Inhibition of platelet-vessel wall interaction. Platelet receptors, monoclonal antibodies, and synthetic peptides.

Platelet adhesion to blood vessel walls and subsequent aggregation require binding of von Willebrand factor to glycoprotein receptors on the platelet cell membrane. Consequently, inhibition of binding to these glycoproteins by monoclonal antibodies or synthetic peptides could provide a useful approach to the treatment of thrombotic conditions. Most of the studies that have used this approach have focused on glycoprotein IIb/IIIa, which is a multispecific receptor that binds von Willebrand factor, fibrinogen, fibronectin, and vitronectin, all of which are involved in cell adhesion.

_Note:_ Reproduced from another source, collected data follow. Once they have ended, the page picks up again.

`src/rtl/fpga_pkg.sv`:
```
// fpga_pkg: shared defaults and width helper for the board-level top.
package fpga_pkg;

    localparam int DEF_CLK_FREQ_HZ = 50_000_000;
    localparam int DEF_BLINK_HZ    = 1;
    localparam int DEF_AUX_WINDOW  = 16;

    // ceil(log2(n)), never less than one bit
    function automatic int cnt_width(input int n);
        int w;
        w = 1;
        while ((1 << w) < n) w++;
        return w;
    endfunction

endpackage

```
`src/rtl/fpga_blinker.sv`:
```
// fpga_blinker: toggle counter that wraps at a runtime-selectable limit.
module fpga_blinker
#(
    parameter int W = 8
) (
    input  logic         clk,
    input  logic         rst_n,
    input  logic [W-1:0] limit,
    output logic         led
);

    logic [W-1:0] cnt;

    // >= rather than == so a shrinking limit wraps at once instead of overrunning
    always_ff @(posedge clk or negedge rst_n) begin
        if (!rst_n) begin
            cnt <= '0;
            led <= 1'b0;
        end else if (cnt >= limit - 1'b1) begin
            cnt <= '0;
            led <= ~led;
        end else begin
            cnt <= cnt + 1'b1;
        end
    end

endmodule

```
`src/rtl/fpga_top.sv`:
```
// fpga_top: LED heartbeat, aux oscillator request and aux liveness monitor.
// Define AUX_FAULT_EN to drive LEDR3 with the sticky aux fault instead of SW1.
module fpga_top
    import fpga_pkg::*;
#(
    parameter int CLK_FREQ_HZ = DEF_CLK_FREQ_HZ,
    parameter int BLINK_HZ    = DEF_BLINK_HZ,
    parameter int AUX_WINDOW  = DEF_AUX_WINDOW
) (
    input  logic fpga_CLK,
    input  logic fpga_NRST,
    input  logic fpga_CLK_AUX,
    input  logic fpga_SW0,
    input  logic fpga_SW1,
    output logic fpga_LEDR0,
    output logic fpga_LEDR1,
    output logic fpga_LEDR2,
    output logic fpga_LEDR3,
    output logic fpga_SEL_CLK_AUX
);

    localparam int HALF = CLK_FREQ_HZ / (2 * BLINK_HZ);
    localparam int CW   = cnt_width(HALF + 1);
    localparam int AW   = cnt_width(AUX_WINDOW + 1);

    localparam logic [CW-1:0] LIM_LONG  = CW'(HALF);
    localparam logic [CW-1:0] LIM_SHORT = CW'(HALF / 4);
    localparam logic [AW-1:0] WIN       = AW'(AUX_WINDOW);

    logic sw0_m, sw0_s;
    logic sw1_m, sw1_s;
    logic aux_m, a_s, a_d;
    logic aux_edge;
    logic [AW-1:0] alive;
    logic [CW-1:0] lim0;

    // aux is only ever sampled as data, never used as a clock
    always_ff @(posedge fpga_CLK or negedge fpga_NRST) begin
        if (!fpga_NRST) begin
            sw0_m <= 1'b0;
            sw0_s <= 1'b0;
            sw1_m <= 1'b0;
            sw1_s <= 1'b0;
            aux_m <= 1'b0;
            a_s   <= 1'b0;
            a_d   <= 1'b0;
        end else begin
            sw0_m <= fpga_SW0;
            sw0_s <= sw0_m;
            sw1_m <= fpga_SW1;
            sw1_s <= sw1_m;
            aux_m <= fpga_CLK_AUX;
            a_s   <= aux_m;
            a_d   <= a_s;
        end
    end

    assign aux_edge = a_s ^ a_d;
    assign fpga_SEL_CLK_AUX = sw0_s;

    always_ff @(posedge fpga_CLK or negedge fpga_NRST) begin
        if (!fpga_NRST) begin
            alive <= '0;
        end else if (aux_edge) begin
            alive <= WIN;
        end else if (alive != '0) begin
            alive <= alive - 1'b1;
        end
    end

    assign fpga_LEDR2 = (alive != '0);
    assign lim0 = sw1_s ? LIM_SHORT : LIM_LONG;

    fpga_blinker #(.W(CW)) u_blink0 (
        .clk   (fpga_CLK),
        .rst_n (fpga_NRST),
        .limit (lim0),
        .led   (fpga_LEDR0)
    );

    fpga_blinker #(.W(CW)) u_blink1 (
        .clk   (fpga_CLK),
        .rst_n (fpga_NRST),
        .limit (LIM_LONG),
        .led   (fpga_LEDR1)
    );

`ifdef AUX_FAULT_EN
    logic [AW-1:0] grace;
    logic          fault;

    // a fresh aux edge beats the fault-set condition in the same cycle
    always_ff @(posedge fpga_CLK or negedge fpga_NRST) begin
        if (!fpga_NRST) begin
            grace <= '0;
            fault <= 1'b0;
        end else begin
            if (!sw0_s) begin
                grace <= '0;
            end else if (grace != WIN) begin
                grace <= grace + 1'b1;
            end
            if (!sw0_s) begin
                fault <= 1'b0;
            end else if (grace == WIN && alive == '0 && !aux_edge) begin
                fault <= 1'b1;
            end
        end
    end

    assign fpga_LEDR3 = fault;
`else
    assign fpga_LEDR3 = sw1_s;
`endif

endmodule

```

In animal studies, monoclonal antibodies raised against glycoprotein IIb/IIIa cause an increase in bleeding time, indicative of impaired platelet function, and there is some evidence that these antibodies are more effective at reducing platelet adhesion than anticoagulants or thromboxane synthase inhibitors. Furthermore, as glycoprotein IIb/IIIa binds several proteins involved in cell adhesion, many of which bear the amino acid sequence Arg-Gly-Asp, it may be possible to prevent thrombus formation by the use of synthetic peptides containing this sequence.